§ What the task requires: Here is a block of records. Copy every line in it that includes "final".

═══ The data ═══

This is an optimization exercise on Yosys and OpenROAD, whose aim is small area, a short achievable clock period and few clock cycles per item, not a production implementation. Only simulation tests tie the RTL to the original design; equivalence was not proved. Power figures rest on the tool's default switching activity, not on a simulated workload.

## build 35
==> flow/design.v (excerpt) <==
module rtc_seconds_to_calendar (
  input  logic          clk,
  input  logic          rst,
  input  logic          cmd_valid,
  output logic          cmd_stall,
  input  logic [72:0]   cmd,
  output logic          res_valid,
  input  logic          res_stall,
  output logic [56:0]   res
);
  logic        p0_valid, p1_valid, p2_valid;
  logic        p0_op, p1_op, p2_op;
  logic [31:0] p0_d;
  logic [38:0] p1_d;
  logic [19:0] p2_d;
  logic [39:0] set_d;
  logic        hold;
  logic        set_busy;
  assign hold      = res_valid && res_stall;
  assign set_busy  = (p0_valid && p0_op == rsc_pkg::OP_SET) || (p1_valid && p1_op == rsc_pkg::OP_SET);
  assign cmd_stall = res_stall || (cmd[72] == rsc_pkg::OP_SET && set_busy);
  always_ff @(posedge clk) begin
    if (rst) begin
      p0_valid  <= 1'b0;
      p1_valid  <= 1'b0;
      p2_valid  <= 1'b0;
      res_valid <= 1'b0;
    end else if (!hold) begin
      p0_valid  <= cmd_valid && !cmd_stall;
      p1_valid  <= p0_valid;
      p2_valid  <= p1_valid;
      res_valid <= p2_valid;
    end
  end
  always_ff @(posedge clk) begin
    if (!hold) begin
      p0_op <= cmd[72];
      p0_d  <= cmd[71:40];
    end
    if (cmd_valid && !cmd_stall && cmd[72] == rsc_pkg::OP_SET) begin
      set_d <= cmd[39:0];
    end
  end
  logic [11:0] ys, yc;
  logic [3:0]  na, nb;
  rsc_split u_split (
    .x  (p0_d[31:4]),
    .ys (ys),
    .yc (yc)
  );
  rsc_mod15 u_mod15 (
    .v  (p0_d[31:0]),
    .na (na),
    .nb (nb)
  );
  always_ff @(posedge clk) begin
    if (!hold) begin
  ...
Size: roughly 210 flip-flops.
Settings: LEC_CHECK=0, ABC_CLOCK_PERIOD_IN_PS=3000, CAP_MARGIN=20, CORE_MARGIN=2, CORE_UTILIZATION=40, CTS_CLUSTER_DIAMETER=100, CTS_CLUSTER_SIZE=28, PLACE_DENSITY=0.6, SETUP_SLACK_MARGIN=4.0, SLEW_MARGIN=20; clock period 7.5 ns.
standard.sh (not shown) runs the stock make flow with config.mk's settings and CLKGATE_MAP_FILE= SYNTH_SCRIPT=/design/flow/synth_recipe.tcl, a recipe that flattens the netlist after the stock synthesis.
==> flow/flow/run.sh <==
#!/bin/bash
# The standard layout (standard.sh), with the input and output port buffers made from
# sky130_fd_sc_hd__buf_1 instead of the cell buffer_ports picks by default.
set -euo pipefail
export BUFFER_PORTS_ARGS="-buffer_cell sky130_fd_sc_hd__buf_1"
bash standard.sh > standard.log 2>&1
Every stage of the flow completed for build 35, and the final layout passed the timing, design-rule and antenna checks.
Testbench counts of build 35, summed over its fixed seeds: cycles 32,174, items 32,000.
Setup changes, build 35 to build 20
Settings: removing CTS_CLUSTER_SIZE (formerly 28); removing CTS_CLUSTER_DIAMETER (formerly 100).
==> comparison <==
- Comparing build 20 and build 35, non-clock buffer count is lower on build 20.
- NOTE via count of the first global-routing pass build 35->build 20 increased slightly
- Combinational power: build 20 vs build 35, no meaningful difference
Relative to build 20, the following input files were edited for build 2:
Settings: GPL_ROUTABILITY_DRIVEN newly set to 0; GPL_TIMING_DRIVEN newly set to 0; CTS_CLUSTER_DIAMETER newly set to 100; CTS_CLUSTER_SIZE newly set to 28.
==> comparison <==
Build 2: all stages complete, timing, DRC and antenna checks passed
Build 20 reached the final stage; the timing, design-rule and antenna checks on its layout passed.
Against build 20, build 2 reports a utilization that is lower.
Build 2: cell-internal power is about 7% lower than what build 20 reported.
Compared to build 20, build 2 shows a wider setup margin.
Post-route worst hold slack was lower in build 20 than in build 2.
Compared with build 20, in build 2 via count went up by 108; combinational share of power moved up; highest ir drop seen on vdd increased about 1.3%; power decreased by 0.29 mW relative to the old numbers.
From build 20 to build 2 the numbers moved as follows: share of layout cells above drive strength 1 ~0 delta, number of clock sinks ~0 delta.
> inputs changed (build 2 -> build 48)
Settings: GPL_TIMING_DRIVEN removed (was 0); GPL_ROUTABILITY_DRIVEN removed (was 0); TNS_END_PERCENT newly set to 20.
Results
- Build 48 gives less net count of the finished layout than build 2 did.
- Changes observed in build 48 relative to build 2: combinational share of power rose by 0.5 points; post-route standard cell area excluding fillers shrank by 1.2%.
- In the metrics for build 2 and build 48, the one carrying the higher layout buffer count excluding clock buffers is build 2.
- Delta (build 48 minus build 2): total power fell 1.8%, number of filler instances in the final layout rose 13, total wirelength of the detailed-routed design fell about 3%.
- Global-route track usage on met2 | build 48 below build 2
[inputs] build 67 vs build 48
Settings: clearing TNS_END_PERCENT, which used to be 20; swapping 4.0 for 3.8 in SETUP_SLACK_MARGIN.
Results
Build 67: number of nets in the final layout 16 below build 48
Build 67 and build 48 ended up with nearly the same number of failing hold endpoints at the final stage.
Build 67 against build 48: count of filler cells inserted in the layout grew by about 1%, least setup slack across all paths after layout -0.11 ns.
Status: total global-route track usage parity (build 48, build 67)
When build 67 is measured against build 48, its placed wire-length estimate after detailed placement turns out about 0.6% lower.

[afterwards: timing with drivers on the ports]
How much do the figures lean on ideal ports? The routed layouts below were timed once more, with nothing changed but the port constraints. Step 1 sets driving cells, clkbuf_16 on the clock port and buf_2 on the other inputs (assumed; they add their load-dependent delay and slew). Step 2 moves the port delays by t, midway between the first and last clock arrival at a register: inputs arrive t later, outputs are due t later. That takes back most of the time a late clock gives input paths. Three values: ideal ports, drivers, drivers and shift; two values: the first two.
run | shift t [ns] | slack for setup (ns) | hold WS [ns]
build 35 | 0.531 | 4.038 / 4.005 / 3.960 | 0.426 / 0.426 / 0.426
build 20 | 0.594 | 4.016 / 3.990 / 3.755 | 0.418 / 0.418 / 0.418
build 2 | 0.542 | 4.036 / 4.013 / 3.787 | 0.424 / 0.424 / 0.424
build 48 | 0.528 | 4.022 / 3.979 / 3.938 | 0.426 / 0.426 / 0.426
build 67 | 0.528 | 3.912 / 3.882 / 3.527 | 0.424 / 0.424 / 0.424
After both steps every run listed still meets setup and hold. The setup slack of build 67, which loses most, moves by -0.030 ns with the drivers and by -0.385 ns with both steps.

═══

§ Task output:
Every stage of the flow completed for build 35, and the final layout passed the timing, design-rule and antenna checks.
Build 20 reached the final stage; the timing, design-rule and antenna checks on its layout passed.
- Delta (build 48 minus build 2): total power fell 1.8%, number of filler instances in the final layout rose 13, total wirelength of the detailed-routed design fell about 3%.
Build 67: number of nets in the final layout 16 below build 48
Build 67 and build 48 ended up with nearly the same number of failing hold endpoints at the final stage.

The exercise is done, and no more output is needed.